_Aim of the task:_ Gather every line in the records below that contains the word "global".

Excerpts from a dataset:
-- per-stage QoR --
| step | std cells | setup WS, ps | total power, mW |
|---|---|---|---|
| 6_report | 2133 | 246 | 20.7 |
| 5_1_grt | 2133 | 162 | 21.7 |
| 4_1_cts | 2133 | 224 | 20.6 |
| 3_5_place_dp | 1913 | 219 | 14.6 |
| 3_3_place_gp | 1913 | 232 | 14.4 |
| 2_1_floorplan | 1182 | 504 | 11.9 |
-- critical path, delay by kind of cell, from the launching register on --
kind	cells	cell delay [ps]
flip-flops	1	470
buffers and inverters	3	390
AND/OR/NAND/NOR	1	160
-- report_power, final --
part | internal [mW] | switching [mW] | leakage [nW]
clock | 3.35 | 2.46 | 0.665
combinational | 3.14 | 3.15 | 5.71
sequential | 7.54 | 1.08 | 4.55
--- src/rtl/i2c_write_rx.sv ---
module i2c_write_rx
  import audio_ctl_pkg::*;
#(
  parameter logic [6:0] MOD_ADDR = 7'h41
) (
  input  logic       clk_i,
  input  logic       rst_ni,
  input  logic       scl_lvl_i,
  input  logic       scl_rise_i,
  input  logic       scl_fall_i,
  input  logic       sda_lvl_i,
  input  logic       sda_rise_i,
  input  logic       sda_fall_i,
  output logic       sda_oe_o,
  output logic       busy_o,
  output logic       wr_en_o,
  output logic [7:0] wr_addr_o,
  output logic [7:0] wr_data_o
);
  rx_state_e   state_q;
  logic [3:0]  bit_cnt_q;
  logic [7:0]  shreg_q, sub_q;
  logic        ack_phase_q, wr_pend_q;

  wire start_det = scl_lvl_i & sda_fall_i;
  wire stop_det  = scl_lvl_i & sda_rise_i;
  wire rx_active = (state_q == RX_ADDR) || (state_q == RX_SUB) || (state_q == RX_DATA);

  always_ff @(posedge clk_i or negedge rst_ni) begin
    if (!rst_ni) begin
      state_q     <= RX_IDLE;
      bit_cnt_q   <= '0;
      shreg_q     <= '0;
      sub_q       <= '0;
      ack_phase_q <= 1'b0;
      wr_pend_q   <= 1'b0;
      sda_oe_o    <= 1'b0;
      busy_o      <= 1'b0;
      wr_en_o     <= 1'b0;
      wr_addr_o   <= '0;
      wr_data_o   <= '0;
    end else begin
      wr_en_o <= 1'b0;
      if (start_det) begin
        state_q     <= RX_ADDR;
        bit_cnt_q   <= '0;
        ack_phase_q <= 1'b0;
        wr_pend_q   <= 1'b0;
        sda_oe_o    <= 1'b0;
        busy_o      <= 1'b1;
      end else if (stop_det) begin
        state_q     <= RX_IDLE;
        bit_cnt_q   <= '0;
        ack_phase_q <= 1'b0;
        wr_pend_q   <= 1'b0;
        sda_oe_o    <= 1'b0;
        busy_o      <= 1'b0;
      end else if (scl_rise_i && rx_active && !ack_phase_q && bit_cnt_q < 4'd8) begin
        shreg_q   <= {shreg_q[6:0], sda_lvl_i};
        bit_cnt_q <= bit_cnt_q + 4'd1;
      end else if (scl_fall_i) begin
        if (ack_phase_q) begin
          // end of ninth clock: release SDA, commit pending data
          ack_phase_q <= 1'b0;
          sda_oe_o    <= 1'b0;
          bit_cnt_q   <= '0;
          if (wr_pend_q) begin
            wr_en_o   <= 1'b1;
            wr_addr_o <= sub_q;
            wr_data_o <= shreg_q;
            sub_q     <= next_sub(sub_q);
            wr_pend_q <= 1'b0;
          end
        end else if (bit_cnt_q == 4'd8 && rx_active) begin
          case (state_q)
            RX_ADDR: begin
              if (shreg_q == {MOD_ADDR, 1'b0}) begin
                state_q     <= RX_SUB;
                ack_phase_q <= 1'b1;
                sda_oe_o    <= 1'b1;
              end else begin
                state_q <= RX_SKIP;
              end
            end
            RX_SUB: begin
              sub_q       <= shreg_q;
              state_q     <= RX_DATA;
              ack_phase_q <= 1'b1;
              sda_oe_o    <= 1'b1;
            end
            default: begin
              wr_pend_q   <= 1'b1;
              ack_phase_q <= 1'b1;
              sda_oe_o    <= 1'b1;
            end
          endcase
        end
      end
    end
  end


  ack_in_transfer_chk: assert property (@(posedge clk_i) disable iff (!rst_ni)
    sda_oe_o |-> busy_o);

  skip_silent_chk: assert property (@(posedge clk_i) disable iff (!rst_ni)
    (state_q == RX_SKIP) |-> !sda_oe_o);

  sub_from_treble_chk: assert property (@(posedge clk_i) disable iff (!rst_ni)
    (wr_en_o && wr_addr_o == SUB_TREB) |-> (sub_q == SUB_SW));

  sub_hold_sw_chk: assert property (@(posedge clk_i) disable iff (!rst_ni)
    (wr_en_o && wr_addr_o == SUB_SW) |-> (sub_q == SUB_SW));

  start_clears_chk: assert property (@(posedge clk_i) disable iff (!rst_ni)
    (scl_lvl_i && sda_fall_i) |=> (state_q == RX_ADDR && !wr_pend_q && !sda_oe_o));
endmodule
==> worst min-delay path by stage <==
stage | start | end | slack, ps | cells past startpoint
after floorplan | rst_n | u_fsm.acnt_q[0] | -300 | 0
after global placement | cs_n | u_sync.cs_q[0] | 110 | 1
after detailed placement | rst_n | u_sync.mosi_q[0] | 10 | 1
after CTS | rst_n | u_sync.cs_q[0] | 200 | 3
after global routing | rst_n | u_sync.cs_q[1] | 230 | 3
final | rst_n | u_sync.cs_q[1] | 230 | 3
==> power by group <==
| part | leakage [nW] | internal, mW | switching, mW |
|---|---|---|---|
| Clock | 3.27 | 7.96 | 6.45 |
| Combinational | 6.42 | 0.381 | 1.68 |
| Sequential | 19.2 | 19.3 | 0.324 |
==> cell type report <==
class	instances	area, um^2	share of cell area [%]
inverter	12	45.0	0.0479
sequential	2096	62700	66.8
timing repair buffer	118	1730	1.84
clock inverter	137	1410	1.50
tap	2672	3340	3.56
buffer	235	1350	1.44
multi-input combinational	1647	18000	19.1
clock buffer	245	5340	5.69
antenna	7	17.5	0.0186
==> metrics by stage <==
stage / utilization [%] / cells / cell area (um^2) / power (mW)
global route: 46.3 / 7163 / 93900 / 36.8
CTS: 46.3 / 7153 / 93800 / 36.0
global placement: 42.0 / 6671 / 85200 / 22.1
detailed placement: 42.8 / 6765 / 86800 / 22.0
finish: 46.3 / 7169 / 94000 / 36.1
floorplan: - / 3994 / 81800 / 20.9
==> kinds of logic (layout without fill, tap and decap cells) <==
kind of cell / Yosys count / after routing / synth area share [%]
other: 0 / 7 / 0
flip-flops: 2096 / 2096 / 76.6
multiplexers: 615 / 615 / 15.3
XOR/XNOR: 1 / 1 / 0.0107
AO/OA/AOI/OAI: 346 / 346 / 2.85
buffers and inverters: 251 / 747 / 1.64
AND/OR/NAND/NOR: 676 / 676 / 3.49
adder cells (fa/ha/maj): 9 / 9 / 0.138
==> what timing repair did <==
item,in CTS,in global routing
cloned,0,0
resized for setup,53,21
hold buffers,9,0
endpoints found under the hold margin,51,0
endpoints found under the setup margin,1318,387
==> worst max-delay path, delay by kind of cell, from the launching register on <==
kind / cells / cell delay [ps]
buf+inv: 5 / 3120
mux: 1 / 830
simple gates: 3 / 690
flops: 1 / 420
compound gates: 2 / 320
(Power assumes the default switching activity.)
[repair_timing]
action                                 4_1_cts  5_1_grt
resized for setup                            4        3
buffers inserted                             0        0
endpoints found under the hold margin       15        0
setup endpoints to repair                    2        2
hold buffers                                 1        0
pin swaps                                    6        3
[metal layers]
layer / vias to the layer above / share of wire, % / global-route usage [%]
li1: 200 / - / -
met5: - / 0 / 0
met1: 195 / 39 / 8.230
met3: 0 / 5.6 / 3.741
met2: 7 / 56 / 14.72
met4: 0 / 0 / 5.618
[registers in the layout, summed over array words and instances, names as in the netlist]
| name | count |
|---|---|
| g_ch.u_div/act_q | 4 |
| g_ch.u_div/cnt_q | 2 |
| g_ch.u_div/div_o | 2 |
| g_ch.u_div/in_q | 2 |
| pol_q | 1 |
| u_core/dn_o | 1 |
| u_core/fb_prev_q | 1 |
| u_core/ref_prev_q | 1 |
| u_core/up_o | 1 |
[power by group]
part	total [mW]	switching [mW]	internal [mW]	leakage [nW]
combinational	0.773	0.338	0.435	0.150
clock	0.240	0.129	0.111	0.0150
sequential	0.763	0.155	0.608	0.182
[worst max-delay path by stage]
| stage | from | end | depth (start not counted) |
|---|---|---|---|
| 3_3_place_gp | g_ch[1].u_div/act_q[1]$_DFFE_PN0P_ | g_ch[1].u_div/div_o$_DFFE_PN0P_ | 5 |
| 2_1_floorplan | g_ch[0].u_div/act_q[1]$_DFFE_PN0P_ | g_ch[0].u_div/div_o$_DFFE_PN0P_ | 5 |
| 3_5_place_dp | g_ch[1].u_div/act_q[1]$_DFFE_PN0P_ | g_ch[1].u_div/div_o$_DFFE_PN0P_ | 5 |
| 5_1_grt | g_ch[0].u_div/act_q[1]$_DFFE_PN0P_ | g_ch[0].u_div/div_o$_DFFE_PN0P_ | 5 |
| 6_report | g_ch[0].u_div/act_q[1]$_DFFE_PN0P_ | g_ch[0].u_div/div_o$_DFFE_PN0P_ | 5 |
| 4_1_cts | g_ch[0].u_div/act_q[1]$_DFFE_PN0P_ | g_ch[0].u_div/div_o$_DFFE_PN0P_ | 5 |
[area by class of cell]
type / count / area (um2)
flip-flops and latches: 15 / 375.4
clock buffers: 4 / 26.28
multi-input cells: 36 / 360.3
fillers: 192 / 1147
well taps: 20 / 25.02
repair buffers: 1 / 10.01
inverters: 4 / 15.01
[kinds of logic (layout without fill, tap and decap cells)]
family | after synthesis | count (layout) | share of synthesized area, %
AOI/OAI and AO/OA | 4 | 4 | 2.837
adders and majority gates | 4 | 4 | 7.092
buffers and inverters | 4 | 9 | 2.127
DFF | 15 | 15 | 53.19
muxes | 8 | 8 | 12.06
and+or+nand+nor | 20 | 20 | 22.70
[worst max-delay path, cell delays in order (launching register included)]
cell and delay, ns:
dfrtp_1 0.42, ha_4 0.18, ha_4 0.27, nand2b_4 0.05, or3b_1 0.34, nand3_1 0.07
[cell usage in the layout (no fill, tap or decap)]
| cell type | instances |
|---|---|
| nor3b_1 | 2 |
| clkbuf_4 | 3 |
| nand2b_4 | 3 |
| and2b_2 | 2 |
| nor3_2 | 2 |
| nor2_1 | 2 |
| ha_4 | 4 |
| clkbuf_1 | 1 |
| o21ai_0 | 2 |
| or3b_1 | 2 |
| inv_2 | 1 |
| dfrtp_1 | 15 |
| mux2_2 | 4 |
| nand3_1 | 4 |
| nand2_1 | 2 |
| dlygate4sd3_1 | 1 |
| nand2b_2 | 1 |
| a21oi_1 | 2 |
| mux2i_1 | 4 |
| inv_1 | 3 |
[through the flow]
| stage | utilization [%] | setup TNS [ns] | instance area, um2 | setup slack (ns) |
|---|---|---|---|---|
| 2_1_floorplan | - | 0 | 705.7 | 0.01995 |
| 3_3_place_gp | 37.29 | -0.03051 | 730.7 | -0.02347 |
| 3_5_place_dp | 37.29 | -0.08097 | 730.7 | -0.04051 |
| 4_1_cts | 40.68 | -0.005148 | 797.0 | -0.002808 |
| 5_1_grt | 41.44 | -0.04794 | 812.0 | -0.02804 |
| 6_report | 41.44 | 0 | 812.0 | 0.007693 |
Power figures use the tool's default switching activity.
<file path="src/rtl/cfg_cmd_pkg.sv">
package cfg_cmd_pkg;
  localparam int WORD_W    = 32;
  localparam int STAT_W    = 2;
  localparam int STRIP_LO  = 18;
  localparam int STRIP_HI  = 19;
  localparam int START_BIT = 31;

  typedef logic [WORD_W-1:0] word_t;
  typedef logic [STAT_W-1:0] stat_t;

  localparam word_t PWRDN_WORD   = 32'hC080_0000;
  localparam word_t RESTART_WORD = 32'hC090_0000;

  typedef enum logic [1:0] {
    KIND_PWRDN   = 2'd0,
    KIND_RESTART = 2'd1,
    KIND_UNKNOWN = 2'd2
  } cmd_kind_e;

  typedef enum logic [1:0] {
    SEL_NONE = 2'd0,
    SEL_DATA = 2'd1,
    SEL_CTRL = 2'd2,
    SEL_STAT = 2'd3
  } reg_sel_e;

  // Clear the two ignored bits before the command compare.
  function automatic word_t strip_ctrl(word_t v);
    word_t r;
    r = v;
    for (int b = STRIP_LO; b <= STRIP_HI; b++) r[b] = 1'b0;
    return r;
  endfunction

  // Drop the start bit once the command has been decoded.
  function automatic word_t retire_start(word_t v);
    word_t r;
    r = v;
    r[START_BIT] = 1'b0;
    return r;
  endfunction

  function automatic cmd_kind_e classify(word_t stripped);
    if (stripped == PWRDN_WORD)        return KIND_PWRDN;
    else if (stripped == RESTART_WORD) return KIND_RESTART;
    else                               return KIND_UNKNOWN;
  endfunction

  // Bit 0 is done; bit 1 is error.
  function automatic stat_t status_for(cmd_kind_e k);
    return {k == KIND_UNKNOWN, 1'b1};
  endfunction
endpackage

</file>
<file path="src/rtl/cfg_addr_decode.sv">
module cfg_addr_decode
  import cfg_cmd_pkg::*;
#(
  parameter int ADDR_W = 12,
  parameter int ID_W   = 12,
  parameter logic [ID_W-1:0]   ENABLED_ID = 12'h190,
  parameter logic [ADDR_W-1:0] OFF_DATA   = 12'hA0,
  parameter logic [ADDR_W-1:0] OFF_CTRL   = 12'hA4,
  parameter logic [ADDR_W-1:0] OFF_STAT   = 12'hA8
) (
  input  logic [ID_W-1:0]   board_id,
  input  logic              req,
  input  logic              we,
  input  logic [ADDR_W-1:0] addr,
  output logic              wr_data,
  output logic              wr_ctrl,
  output logic              wr_stat,
  output reg_sel_e          rd_sel,
  output logic              acc_err
);
  localparam int NREG = 3;
  localparam logic [ADDR_W-1:0] OFFS [NREG] = '{OFF_DATA, OFF_CTRL, OFF_STAT};

  logic [NREG-1:0] hit;
  logic            in_window;
  logic            enabled;
  logic            live;

  for (genvar i = 0; i < NREG; i++) begin : g_hit
    assign hit[i] = (addr == OFFS[i]);
  end

  assign in_window = |hit;
  assign enabled   = (board_id == ENABLED_ID);
  assign live      = req && enabled;
  assign acc_err   = req && in_window && !enabled;

  assign wr_data = live && we && hit[0];
  assign wr_ctrl = live && we && hit[1];
  assign wr_stat = live && we && hit[2];

  always_comb begin
    rd_sel = SEL_NONE;
    if (live && !we) begin
      if (hit[0])      rd_sel = SEL_DATA;
      else if (hit[1]) rd_sel = SEL_CTRL;
      else if (hit[2]) rd_sel = SEL_STAT;
    end
  end
endmodule

</file>
<file path="src/rtl/cfg_data_reg.sv">
module cfg_data_reg #(
  parameter int W = 32
) (
  input  logic         clk,
  input  logic         rst_n,
  input  logic         wr,
  input  logic [W-1:0] wdata,
  output logic [W-1:0] q
);
  always_ff @(posedge clk or negedge rst_n) begin
    if (!rst_n)  q <= '0;
    else if (wr) q <= wdata;
  end
endmodule

</file>
<file path="src/rtl/cfg_cmd_exec.sv">
module cfg_cmd_exec
  import cfg_cmd_pkg::*;
(
  input  logic  clk,
  input  logic  rst_n,
  input  logic  wr_ctrl,
  input  logic  wr_stat,
  input  word_t wdata,
  output word_t ctrl_q,
  output stat_t stat_q,
  output logic  pwrdn_q,
  output logic  restart_q
);
  word_t     stripped;
  cmd_kind_e kind;

  assign stripped = strip_ctrl(wdata);
  assign kind     = classify(stripped);

  always_ff @(posedge clk or negedge rst_n) begin
    if (!rst_n) begin
      ctrl_q    <= '0;
      stat_q    <= '0;
      pwrdn_q   <= 1'b0;
      restart_q <= 1'b0;
    end else begin
      pwrdn_q   <= 1'b0;
      restart_q <= 1'b0;
      if (wr_ctrl) begin
        ctrl_q    <= retire_start(stripped);
        stat_q    <= status_for(kind);
        pwrdn_q   <= (kind == KIND_PWRDN);
        restart_q <= (kind == KIND_RESTART);
      end else if (wr_stat) begin
        stat_q <= wdata[STAT_W-1:0];
      end
    end
  end
endmodule

</file>
<file path="src/rtl/cfg_read_mux.sv">
module cfg_read_mux
  import cfg_cmd_pkg::*;
(
  input  reg_sel_e sel,
  input  word_t    data_q,
  input  word_t    ctrl_q,
  input  stat_t    stat_q,
  output word_t    rdata
);
  always_comb begin
    unique case (sel)
      SEL_DATA: rdata = data_q;
      SEL_CTRL: rdata = ctrl_q;
      SEL_STAT: rdata = word_t'(stat_q);
      default:  rdata = '0;
    endcase
  end
endmodule

</file>
<file path="src/rtl/cfg_cmd_ctrl.sv">
module cfg_cmd_ctrl
  import cfg_cmd_pkg::*;
#(
  parameter int ADDR_W = 12,
  parameter int ID_W   = 12,
  parameter logic [ID_W-1:0]   ENABLED_ID = 12'h190,
  parameter logic [ADDR_W-1:0] OFF_DATA   = 12'hA0,
  parameter logic [ADDR_W-1:0] OFF_CTRL   = 12'hA4,
  parameter logic [ADDR_W-1:0] OFF_STAT   = 12'hA8
) (
  input  logic              clk,
  input  logic              rst_n,
  input  logic [ID_W-1:0]   board_id,
  input  logic              req,
  input  logic              we,
  input  logic [ADDR_W-1:0] addr,
  input  logic [31:0]       wdata,
  output logic [31:0]       rdata,
  output logic              acc_err,
  output logic              pwrdn_req,
  output logic              restart_req
);
  // Named internal events, also observed by the bound checker.
  logic     wr_data_ev;
  logic     wr_ctrl_ev;
  logic     wr_stat_ev;
  reg_sel_e rd_sel;
  word_t    data_q;
  word_t    ctrl_q;
  stat_t    stat_q;

  cfg_addr_decode #(
    .ADDR_W(ADDR_W), .ID_W(ID_W), .ENABLED_ID(ENABLED_ID),
    .OFF_DATA(OFF_DATA), .OFF_CTRL(OFF_CTRL), .OFF_STAT(OFF_STAT)
  ) u_dec (
    .board_id(board_id), .req(req), .we(we), .addr(addr),
    .wr_data(wr_data_ev), .wr_ctrl(wr_ctrl_ev), .wr_stat(wr_stat_ev),
    .rd_sel(rd_sel), .acc_err(acc_err)
  );

  cfg_data_reg #(.W(WORD_W)) u_data (
    .clk(clk), .rst_n(rst_n), .wr(wr_data_ev), .wdata(wdata), .q(data_q)
  );

  cfg_cmd_exec u_exec (
    .clk(clk), .rst_n(rst_n), .wr_ctrl(wr_ctrl_ev), .wr_stat(wr_stat_ev),
    .wdata(wdata), .ctrl_q(ctrl_q), .stat_q(stat_q),
    .pwrdn_q(pwrdn_req), .restart_q(restart_req)
  );

  cfg_read_mux u_rmux (
    .sel(rd_sel), .data_q(data_q), .ctrl_q(ctrl_q), .stat_q(stat_q),
    .rdata(rdata)
  );
endmodule

</file>
<file path="config.mk">
export PLATFORM = sky130hd
export DESIGN_NAME = cfg_cmd_ctrl
export DESIGN_NICKNAME = d
export VERILOG_FILES = /design/src/rtl/cfg_cmd_pkg.sv /design/src/rtl/cfg_addr_decode.sv /design/src/rtl/cfg_data_reg.sv /design/src/rtl/cfg_cmd_exec.sv /design/src/rtl/cfg_read_mux.sv /design/src/rtl/cfg_cmd_ctrl.sv
export SDC_FILE = /design/constraint.sdc
export NUM_CORES = 1
export LEC_CHECK = 0
export ABC_AREA = 0
export BUFFER_PORTS_ARGS = -buffer_cell sky130_fd_sc_hd__buf_4
export CAP_MARGIN = 20
export CORE_MARGIN = 8
export CORE_UTILIZATION = 56
export CTS_CLUSTER_SIZE = 16
export DETAILED_ROUTE_END_ITERATION = 12
export PLACE_DENSITY = 0.82
export SYNTH_ARGS = -nofsm -noshare
export SYNTH_HDL_FRONTEND = slang
export SYNTH_SLANG_ARGS = --single-unit
export TNS_END_PERCENT = 100
</file>
<file path="constraint.sdc">
create_clock -name clk -period 3.25 [get_ports clk]
set_input_delay 0.4875 -clock clk [delete_from_list [all_inputs] [get_ports clk]]
set_output_delay 0.4875 -clock clk [all_outputs]
set_load 0.02 [all_outputs]
</file>
# ---- After elaboration in Yosys (flattened, before gate mapping)
# Index checks and enable logic that the tools add are counted.
dict set report word_totals {
  out_inout_bits 35
  n_memories 0
  latch_bits 0
  register_bits 65
  rom_bits 0
  ram_bits 0
}
dict set report op_classes {
  n_shift 0
  eq_ne 11
  order_cmp 0
  n_mul 0
  n_reduce_logical 13
  n_mux 11
  bitwise_logic 0
  addsub 0
  div_mod_pow 0
}
# cell count
set ops {}
lappend ops {{case mux 32 bit (3 select lines)} 1}
lappend ops {{== test 30 bit, second input constant} 2}
lappend ops {{== test 12 x 8 -> 1 bit, second input constant} 3}
lappend ops {{two-way mux 2 bit} 8}
lappend ops {{== test 12 x 9 -> 1 bit, second input constant} 1}
lappend ops {{logical AND 1 bit} 8}
lappend ops {{== test 2 bit, second input constant} 3}
lappend ops {{== test 2 x 1 -> 1 bit, second input constant} 2}
lappend ops {{OR reduction 3 bit} 1}
lappend ops {{zero test 1 bit} 2}
lappend ops {{zero test 2 bit} 1}
lappend ops {{two-way mux 1 bit} 2}
lappend ops {{nonzero test 2 bit} 1}

# ---- Longest topological paths before layout
# Gate-level depths: netlist (run 1).
dict set report depth {
  depth_word 7
  mapped_depth 7
  ltp_nobuf 4
}

# ---- By module
# Synthesis (run 1) repeated with hierarchy kept, for this count alone.
dict set report hier_totals {
  hier_cells 227
  hier_area_um2 3328.2
}
# mod cells_per_inst n_inst area_each_um2 seq_area_each_um2
set by_module_without_submodules {}
lappend by_module_without_submodules {cfg_cmd_exec 96 1 1412.6 825.8}
lappend by_module_without_submodules {cfg_data_reg 68 1 1345.0 800.8}
lappend by_module_without_submodules {cfg_read_mux 43 1 415.4 0.0}
lappend by_module_without_submodules {cfg_addr_decode 20 1 155.1 0.0}

# ---- Least setup slack after synthesis (run 1)
# Ideal clock, no wire load.
dict set report synth_path {
  kind {in2out}
  startpoint {input port board_id[10]}
  endpoint {output port rdata[13]}
  n_path_buf 2
  cell_stages 6
  t_required_ps 2762
  slack_ps 728
  arrival_ps 2035
  path_cell_list {nor4_1 nand3_2 or4_4 buf_6 buf_6 nor2_1}
}
dict set report synth_via {
  elab_chain_len 6
  word_cells_on_any_way 8
}
# item line
set synth_lines {}
lappend synth_lines {{start: declaration} cfg_cmd_ctrl.sv:13} ;# input logic [ID_W-1:0] board_id,
lappend synth_lines {{== test 12 x 9 -> 1 bit *} cfg_addr_decode.sv:34} ;# assign enabled = (board_id == ENABLED_ID);
lappend synth_lines {{logical AND 1 bit *} cfg_addr_decode.sv:35} ;# assign live = req && enabled;
lappend synth_lines {{logical AND 1 bit *} cfg_addr_decode.sv:44} ;# if (live && !we) begin
lappend synth_lines {{two-way mux 2 bit *} cfg_addr_decode.sv:44}
lappend synth_lines {{== test 2 bit or == test 2 x 1 -> 1 bit (tied branches)} cfg_read_mux.sv:11} ;# unique case (sel)
lappend synth_lines {{case mux 32 bit (3 select lines) *} cfg_read_mux.sv:11}
lappend synth_lines {{end: declaration} cfg_cmd_ctrl.sv:18} ;# output logic [31:0] rdata,
# Mark *: on every way between the ends. The rest lies on a longest branch, timed or not.

# ---- Final worst setup path (run 1)
dict set report layout_path {
  startpoint {input port addr[1]}
  endpoint {output port rdata[20]}
}
dict set report layout_via {
  elab_chain_len 7
  word_cells_on_any_way 11
}
# item line
set layout_lines {}
lappend layout_lines {{start: declaration} cfg_cmd_ctrl.sv:16} ;# input logic [ADDR_W-1:0] addr,
lappend layout_lines {{== test 12 x 8 -> 1 bit} cfg_addr_decode.sv:30} ;# assign hit[i] = (addr == OFFS[i]);
lappend layout_lines {{two-way mux 2 bit} cfg_addr_decode.sv:47} ;# else if (hit[2]) rd_sel = SEL_STAT;
lappend layout_lines {{two-way mux 2 bit} cfg_addr_decode.sv:46} ;# else if (hit[1]) rd_sel = SEL_CTRL;
lappend layout_lines {{two-way mux 2 bit *} cfg_addr_decode.sv:45} ;# if (hit[0]) rd_sel = SEL_DATA;
lappend layout_lines {{two-way mux 2 bit *} cfg_addr_decode.sv:44}
lappend layout_lines {{== test 2 bit or == test 2 x 1 -> 1 bit (tied branches)} cfg_read_mux.sv:11}
lappend layout_lines {{case mux 32 bit (3 select lines) *} cfg_read_mux.sv:11}
# Marked as above.
<file path="config.mk">
export PLATFORM = sky130hd
export DESIGN_NAME = tt_tx_sched
export DESIGN_NICKNAME = d
export VERILOG_FILES = /design/src/rtl/tt_pkg.sv /design/src/rtl/tt_timer.sv /design/src/rtl/tt_trig.sv /design/src/rtl/tt_tx_fsm.sv /design/src/rtl/tt_tx_sched.sv
export SDC_FILE = /design/constraint.sdc
export NUM_CORES = 1
export LEC_CHECK = 0
export ABC_CLOCK_PERIOD_IN_PS = 2600
export BUFFER_PORTS_ARGS = -buffer_cell sky130_fd_sc_hd__buf_2
export CAP_MARGIN = 15
export CORE_MARGIN = 2
export CORE_UTILIZATION = 58
export DETAILED_ROUTE_END_ITERATION = 7
export GPL_TIMING_DRIVEN = 0
export HOLD_SLACK_MARGIN = 0.02
export PLACE_DENSITY = 0.79
export SLEW_MARGIN = 30
export SYNTH_ARGS = -nofsm -noshare
export SYNTH_HDL_FRONTEND = slang
export SYNTH_SLANG_ARGS = --single-unit
</file>
<file path="constraint.sdc">
create_clock -name clk -period 2.6 [get_ports clk]
set_clock_uncertainty 0.1 [all_clocks]
set_input_delay 0.13 -clock clk [delete_from_list [all_inputs] [get_ports clk]]
set_output_delay 0.13 -clock clk [all_outputs]
set_load 0.02 [all_outputs]
</file>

_Exercise answer:_
after global placement | cs_n | u_sync.cs_q[0] | 110 | 1
after global routing | rst_n | u_sync.cs_q[1] | 230 | 3
global route: 46.3 / 7163 / 93900 / 36.8
global placement: 42.0 / 6671 / 85200 / 22.1
item,in CTS,in global routing
layer / vias to the layer above / share of wire, % / global-route usage [%]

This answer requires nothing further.